This is the third post in my series about some chinese lampwork for which I traded. These are currently my favorites, though obviously the red and blue ones originally caught my attention, as I have the most of those. You would assume, looking at these inch-diameter beads, that they would be horrendously heavy, but you would be wrong: they're hollow.

hollow hand carved chinese glass beads

However, it's my theory that they're made using a technique different the mandrel winding one I typically use, or even the blown-tubing method that is probably what typically comes to mind. I think these are core-made beads. This is how the romans originally made their beautifully feathered vessels centuries ago, and in fact the Japanese core vessel I saw demoed was also feathered (that is, striped and the stripes raked crosswise—people do this for marbled paper and cake icing, so it's not as exotic as it might sound).

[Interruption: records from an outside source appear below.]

Source: an optimization exercise on an open RTL-to-GDS flow (aim: small area and a short achievable clock period). Production flows keep margins and buffers that such runs may drop.
RTL that was checked went through simulation tests only; none was proved equivalent to the original.

== the baseline ==
// inv_sqrt_unit
module inv_sqrt_unit #(
	parameter logic [5:0] PIPE = 6'b111111
) (
	input  logic clk,
	input  logic reset,
	input  logic in_valid,
	input  fp_pkg::int_t in_value,
	output logic out_valid,
	output fp_pkg::fp_t  out_fp,
	output fp_pkg::int_t out_fixed
);
clock: 9.5 ns
lec_check: 0
abc_clock_period_in_ps: 4000
cap_margin: 20
core_margin: 2
core_utilization: 40
setup_slack_margin: 5
slew_margin: 20
run.sh (not shown) runs the stock make flow with config.mk's settings and CLKGATE_MAP_FILE= SYNTH_SCRIPT=/design/flow/synth_recipe.tcl, a recipe that flattens the netlist after the stock synthesis.
The inputs of the candidate differ from those of the baseline as listed below.
Settings: SYNTH_MINIMUM_KEEP_SIZE now 0, previously not set; SYNTH_HIERARCHICAL now 1, previously not set.
==> comparison <==
Looking at share of the clock period used by the worst path after layout across the baseline and the candidate, the one that comes out lower is the candidate. Worst setup slack: the candidate higher than the baseline. [compare] base=the baseline new=the candidate: initial DRC count climbed 13%; first-pass GRT wire length went up 2.9%. The number of logic stages on the critical path including buffering of the candidate falls short of that of the baseline by 8. The candidate ends up with a growth of design area from synthesis to finish that is 4.0 points higher than in the baseline.
No functional check of the RTL was part of any run of this note.


inv_sqrt_unit, a different RTL version from the one above (not shown whole).
Size: ~2,900 cells after synthesis, roughly 63 I/O pins, ~0.032 mm^2 of cells after synthesis.
// inv_sqrt_unit
module inv_sqrt_unit #(
	parameter logic [9:0] PIPE = 10'b1111111111
) (
	input  logic clk,
	input  logic reset,
	input  logic in_valid,
	input  fp_pkg::int_t in_value,
	output logic out_valid,
	output fp_pkg::fp_t  out_fp,
	output fp_pkg::int_t out_fixed
);
	localparam int LAT = 1 + PIPE[0] + PIPE[1] + PIPE[2] + PIPE[3] + PIPE[4] +
		PIPE[5] + PIPE[6] + PIPE[7] + PIPE[8] + PIPE[9];
	logic [15:0] x;
	pipe_reg #(.W(16), .EN(PIPE[0])) u_c0 (.clk(clk), .d(in_value), .q(x));
	logic [15:0] n8, n4, n2, n1;
	logic [3:0]  lz;
	assign lz[3] = (x[15:8] == '0);
	assign n8 = lz[3] ? {x[7:0], 8'd0} : x;
	assign lz[2] = (n8[15:12] == '0);
	assign n4 = lz[2] ? {n8[11:0], 4'd0} : n8;
	assign lz[1] = (n4[15:14] == '0);
	assign n2 = lz[1] ? {n4[13:0], 2'd0} : n4;
	assign lz[0] = ~n2[15];
	assign n1 = lz[0] ? {n2[14:0], 1'b0} : n2;
	logic [14:0] a_m;
	logic [3:0]  a_p;
	pipe_reg #(.W(15+4), .EN(PIPE[1])) u_c1 (.clk(clk),
		.d({n1[14:0], ~lz}), .q({a_m, a_p}));
	logic        e0;
	logic [15:0] sub;
	logic [15:0] a_u;
	logic        a_b1;
	logic        a_t1;
	logic [3:0]  a_c;
	logic        a_z0;
	logic        a_zn;
	assign e0 = ~a_p[0];
	assign sub = {e0, a_m};
	assign a_u = 16'd28339 - sub;
	assign a_b1 = (sub > 16'd28339);
	assign a_t1 = a_b1 | (sub <= 16'd1193);
	assign a_c = 4'(({1'b0, a_p} + 5'd1) >> 1) + {3'd0, a_b1};
	assign a_z0 = (~a_b1 & ~e0 & ~a_t1) | (a_b1 & e0);
	assign a_zn = a_b1 & ~e0;
	logic [15:0] b_u;
	logic [3:0]  b_c;
	logic        b_t1, b_z0, b_zn;
	pipe_reg #(.W(16+4+3), .EN(PIPE[2])) u_c2 (.clk(clk),
		.d({a_u, a_c, a_t1, a_z0, a_zn}),
		.q({b_u, b_c, b_t1, b_z0, b_zn}));
	logic [35:13] b_ra, b_rb;
	logic         b_ci;
  ...
clock: 9.5 ns
lec_check: 0
cap_margin: 20
core_margin: 2
core_utilization: 40
cts_cluster_diameter: 100
cts_cluster_size: 30
slew_margin: 20
synth_hierarchical: 1
synth_minimum_keep_size: 0
tns_end_percent: 10
standard.sh (not shown) runs the stock make flow with config.mk's settings and CLKGATE_MAP_FILE= SYNTH_SCRIPT=/design/flow/synth_recipe.tcl, a recipe that flattens the netlist after the stock synthesis.
==> flow/flow/run.sh <==
#!/bin/bash
set -euo pipefail
export SETUP_SLACK_MARGIN=6.3
bash standard.sh > standard.log 2>&1
The first run produced a clean layout.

This technique is also used by western lampworkers, but usually to make vessels, not beads. In the modern version you tightly wind strips of four-ought (0000) steel wool around your mandrel, then dip the whole mess in bead release. For really large vessels, you might slick the steel wool down with release in layers. Then you (in effect) case the volume of wool and release on your mandrel to make your vessel shape.

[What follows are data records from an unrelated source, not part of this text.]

This design comes from an exercise in tuning for small area and a short achievable clock period on the open sky130 flow, not from production work.
Function was checked by simulation only, so behaviour that the tests miss may differ from the original.
Power and IR drop assume default switching activity.

<file path="flow/design.v">
package nmr_acq_pkg;
  localparam int SAMPLE_SLOT_W = 16;
  typedef enum logic [4:0] {
    ST_IDLE   = 5'b00001,
    ST_ARMED  = 5'b00010,
    ST_CAPT   = 5'b00100,
    ST_FLUSH  = 5'b01000,
    ST_WAITLO = 5'b10000
  } acq_state_t;
endpackage
module nmr_sync_fifo #(
  parameter int DATA_W = 32,
  parameter int AW     = 6
) (
  input  logic              CLK,
  input  logic              RESET,
  input  logic              wr_en,
  input  logic [DATA_W-1:0] wr_data,
  input  logic              rd_en,
  output logic [DATA_W-1:0] rd_data,
  output logic              rd_valid,
  output logic [AW:0]       count
);
  localparam logic [AW:0] FULL_CNT = {1'b1, {AW{1'b0}}};
  logic [DATA_W-1:0] mem [2**AW];
  logic [AW-1:0]     wr_ptr;
  logic [AW-1:0]     rd_ptr;
  logic              do_rd;
  logic              do_wr;
  assign rd_valid = (count != '0);
  assign do_rd    = rd_en & rd_valid;
  assign do_wr    = wr_en & ((count != FULL_CNT) | do_rd);
  assign rd_data  = rd_valid ? mem[rd_ptr] : '0;
  always_ff @(posedge CLK) begin
    if (do_wr) mem[wr_ptr] <= wr_data;
  end
  always_ff @(posedge CLK or posedge RESET) begin
    if (RESET) begin
      wr_ptr <= '0;
      rd_ptr <= '0;
      count  <= '0;
    end else begin
      if (do_wr) wr_ptr <= wr_ptr + 1'b1;
      if (do_rd) rd_ptr <= rd_ptr + 1'b1;
      case ({do_wr, do_rd})
        2'b10:   count <= count + 1'b1;
        2'b01:   count <= count - 1'b1;
        default: count <= count;
      endcase
    end
  end
endmodule
module nmr_acq_capture #(
  parameter int ADC_WIDTH     = 16,
  parameter int DATABUS_WIDTH = 32,
  parameter int FIFO_AW       = 6
) (
  input  logic                     CLK,
  input  logic                     RESET,
  input  logic                     ADC_CLK,
  input  logic [ADC_WIDTH-1:0]     ADC_DATA,
  input  logic                     FSMSTAT,
  input  logic                     ACQ_WND,
  input  logic [DATABUS_WIDTH-1:0] SAMPLES_PER_ECHO,
  output logic [DATABUS_WIDTH-1:0] M_DATA,
  output logic                     M_VALID,
  input  logic                     M_READY,
  output logic [DATABUS_WIDTH-1:0] ECHO_CNT,
  output logic [DATABUS_WIDTH-1:0] WORD_CNT,
  output logic                     OVERFLOW,
  output logic                     BUSY
);
  localparam logic [FIFO_AW:0] FIFO_FULL = {1'b1, {FIFO_AW{1'b0}}};
  nmr_acq_pkg::acq_state_t               state_q, state_d;
  logic                     adc_d;
  logic                     stb;
  logic [nmr_acq_pkg::SAMPLE_SLOT_W-1:0] adc_ext;
  logic [nmr_acq_pkg::SAMPLE_SLOT_W-1:0] low_q;
  logic                     pending_q;
  logic [DATABUS_WIDTH-1:0] rem_q;
  logic                     unlim_q;
  logic                     push_vld_q;
  logic [DATABUS_WIDTH-1:0] push_data_q;
  logic [DATABUS_WIDTH-1:0] echo_q;
  logic [DATABUS_WIDTH-1:0] word_q;
  logic                     ovf_q;
  logic [FIFO_AW:0]         fifo_cnt;
  logic                     pop;
  logic                     push_ok;
  logic                     start_scan;
  logic                     arm_capt;
  logic                     take_smp;
  logic                     do_flush;
  assign stb = ADC_CLK & ~adc_d;
  always_comb begin
    adc_ext                = '0;
    adc_ext[ADC_WIDTH-1:0] = ADC_DATA;
  end
  assign pop     = M_VALID & M_READY;
  assign push_ok = push_vld_q & ((fifo_cnt != FIFO_FULL) | pop);
  always_ff @(posedge CLK or posedge RESET) begin
    if (RESET) state_q <= nmr_acq_pkg::ST_IDLE;
    else       state_q <= state_d;
  end
  always_comb begin
    state_d    = state_q;
    start_scan = 1'b0;
    arm_capt   = 1'b0;
    take_smp   = 1'b0;
    do_flush   = 1'b0;
    case (state_q)
      nmr_acq_pkg::ST_IDLE: begin
        if (FSMSTAT) begin
          state_d    = nmr_acq_pkg::ST_ARMED;
          start_scan = 1'b1;
        end
      end
      nmr_acq_pkg::ST_ARMED: begin
        if (ACQ_WND) begin
          state_d  = nmr_acq_pkg::ST_CAPT;
          arm_capt = 1'b1;
        end else if (!FSMSTAT) begin
          state_d = nmr_acq_pkg::ST_IDLE;
        end
      end
      nmr_acq_pkg::ST_CAPT: begin
        if (!ACQ_WND || !FSMSTAT) begin
          state_d = nmr_acq_pkg::ST_FLUSH;
        end else if (stb) begin
          take_smp = 1'b1;
          if (!unlim_q && rem_q == DATABUS_WIDTH'(1)) state_d = nmr_acq_pkg::ST_FLUSH;
        end
      end
      nmr_acq_pkg::ST_FLUSH: begin
        do_flush = 1'b1;
        state_d  = ACQ_WND ? nmr_acq_pkg::ST_WAITLO : nmr_acq_pkg::ST_ARMED;
      end
      nmr_acq_pkg::ST_WAITLO: begin
        if (!ACQ_WND)      state_d = nmr_acq_pkg::ST_ARMED;
        else if (!FSMSTAT) state_d = nmr_acq_pkg::ST_IDLE;
      end
      default: state_d = nmr_acq_pkg::ST_IDLE;
    endcase
  end
  always_ff @(posedge CLK or posedge RESET) begin
    if (RESET) begin
      adc_d       <= 1'b0;
      low_q       <= '0;
      pending_q   <= 1'b0;
      rem_q       <= '0;
      unlim_q     <= 1'b0;
      push_vld_q  <= 1'b0;
      push_data_q <= '0;
      echo_q      <= '0;
      word_q      <= '0;
      ovf_q       <= 1'b0;
    end else begin
      adc_d      <= ADC_CLK;
      push_vld_q <= 1'b0;
      if (start_scan) begin
        echo_q <= '0;
        word_q <= '0;
        ovf_q  <= 1'b0;
      end else begin
        if (push_ok)                 word_q <= word_q + 1'b1;
        if (push_vld_q && !push_ok)  ovf_q  <= 1'b1;
        if (do_flush)                echo_q <= echo_q + 1'b1;
      end
      if (arm_capt) begin
        rem_q   <= SAMPLES_PER_ECHO;
        unlim_q <= (SAMPLES_PER_ECHO == '0);
      end
      if (take_smp) begin
        if (!unlim_q) rem_q <= rem_q - 1'b1;
        if (pending_q) begin
          push_vld_q  <= 1'b1;
          push_data_q <= {adc_ext, low_q};
          pending_q   <= 1'b0;
        end else begin
          low_q     <= adc_ext;
          pending_q <= 1'b1;
        end
      end
      if (do_flush && pending_q) begin
        push_vld_q  <= 1'b1;
        push_data_q <= {{nmr_acq_pkg::SAMPLE_SLOT_W{1'b0}}, low_q};
        pending_q   <= 1'b0;
      end
    end
  end
  nmr_sync_fifo #(
    .DATA_W (DATABUS_WIDTH),
    .AW     (FIFO_AW)
  ) u_fifo (
    .CLK      (CLK),
    .RESET    (RESET),
    .wr_en    (push_vld_q),
    .wr_data  (push_data_q),
    .rd_en    (M_READY),
    .rd_data  (M_DATA),
    .rd_valid (M_VALID),
    .count    (fifo_cnt)
  );
  assign ECHO_CNT = echo_q;
  assign WORD_CNT = word_q;
  assign OVERFLOW = ovf_q;
  assign BUSY     = (state_q != nmr_acq_pkg::ST_IDLE);
endmodule
</file>
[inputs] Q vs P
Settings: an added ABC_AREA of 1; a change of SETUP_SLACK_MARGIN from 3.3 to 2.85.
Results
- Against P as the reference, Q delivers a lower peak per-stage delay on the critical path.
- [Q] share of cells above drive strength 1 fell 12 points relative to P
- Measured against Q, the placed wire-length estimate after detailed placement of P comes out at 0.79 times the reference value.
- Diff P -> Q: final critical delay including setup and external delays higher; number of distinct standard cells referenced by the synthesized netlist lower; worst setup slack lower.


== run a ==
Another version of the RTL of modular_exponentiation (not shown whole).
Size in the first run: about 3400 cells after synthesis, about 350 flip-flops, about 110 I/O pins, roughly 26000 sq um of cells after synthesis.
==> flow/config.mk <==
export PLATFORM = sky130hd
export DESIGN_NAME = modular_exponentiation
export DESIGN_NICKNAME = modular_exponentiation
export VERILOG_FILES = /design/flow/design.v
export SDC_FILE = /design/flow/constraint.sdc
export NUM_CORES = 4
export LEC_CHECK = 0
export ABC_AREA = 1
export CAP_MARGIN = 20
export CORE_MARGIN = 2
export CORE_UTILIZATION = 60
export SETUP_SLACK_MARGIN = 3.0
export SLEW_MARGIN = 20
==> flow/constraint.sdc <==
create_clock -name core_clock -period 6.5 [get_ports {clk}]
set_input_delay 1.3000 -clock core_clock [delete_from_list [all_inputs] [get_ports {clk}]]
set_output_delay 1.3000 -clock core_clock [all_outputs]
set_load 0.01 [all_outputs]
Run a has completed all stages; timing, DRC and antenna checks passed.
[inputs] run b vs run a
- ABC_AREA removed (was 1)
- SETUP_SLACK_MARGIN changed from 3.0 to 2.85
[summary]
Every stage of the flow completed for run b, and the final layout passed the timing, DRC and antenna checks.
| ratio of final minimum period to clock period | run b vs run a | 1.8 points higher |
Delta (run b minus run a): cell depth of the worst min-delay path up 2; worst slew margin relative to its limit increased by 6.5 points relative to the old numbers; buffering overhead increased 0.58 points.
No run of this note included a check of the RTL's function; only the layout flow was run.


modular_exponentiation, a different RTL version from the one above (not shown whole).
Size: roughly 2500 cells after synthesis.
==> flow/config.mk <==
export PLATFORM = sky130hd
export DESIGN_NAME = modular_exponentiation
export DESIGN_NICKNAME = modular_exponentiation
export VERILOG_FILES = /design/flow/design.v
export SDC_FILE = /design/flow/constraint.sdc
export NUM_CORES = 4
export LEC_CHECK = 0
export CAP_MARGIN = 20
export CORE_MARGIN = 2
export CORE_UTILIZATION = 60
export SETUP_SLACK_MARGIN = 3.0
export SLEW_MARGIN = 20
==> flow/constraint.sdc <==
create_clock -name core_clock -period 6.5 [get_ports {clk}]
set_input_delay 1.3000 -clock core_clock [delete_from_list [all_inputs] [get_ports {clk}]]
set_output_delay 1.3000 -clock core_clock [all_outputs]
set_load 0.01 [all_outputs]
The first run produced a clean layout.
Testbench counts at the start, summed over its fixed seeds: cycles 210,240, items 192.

Then, of course, there's the fun of removing the steel wool and bead release afterwards, and it's a chore. I'm not certain how (or even if) all the contents were from these chinese beads, but I think that's how the base beads were made. Certainly this approach would allow for nice even wall thicknesses, and also to keep the sizes consistant. So why doesn't everyone do this technique?

Right. It's incredibly time-consuming. Unless you're doing a fancy vessel or carved bead, it's not worth it.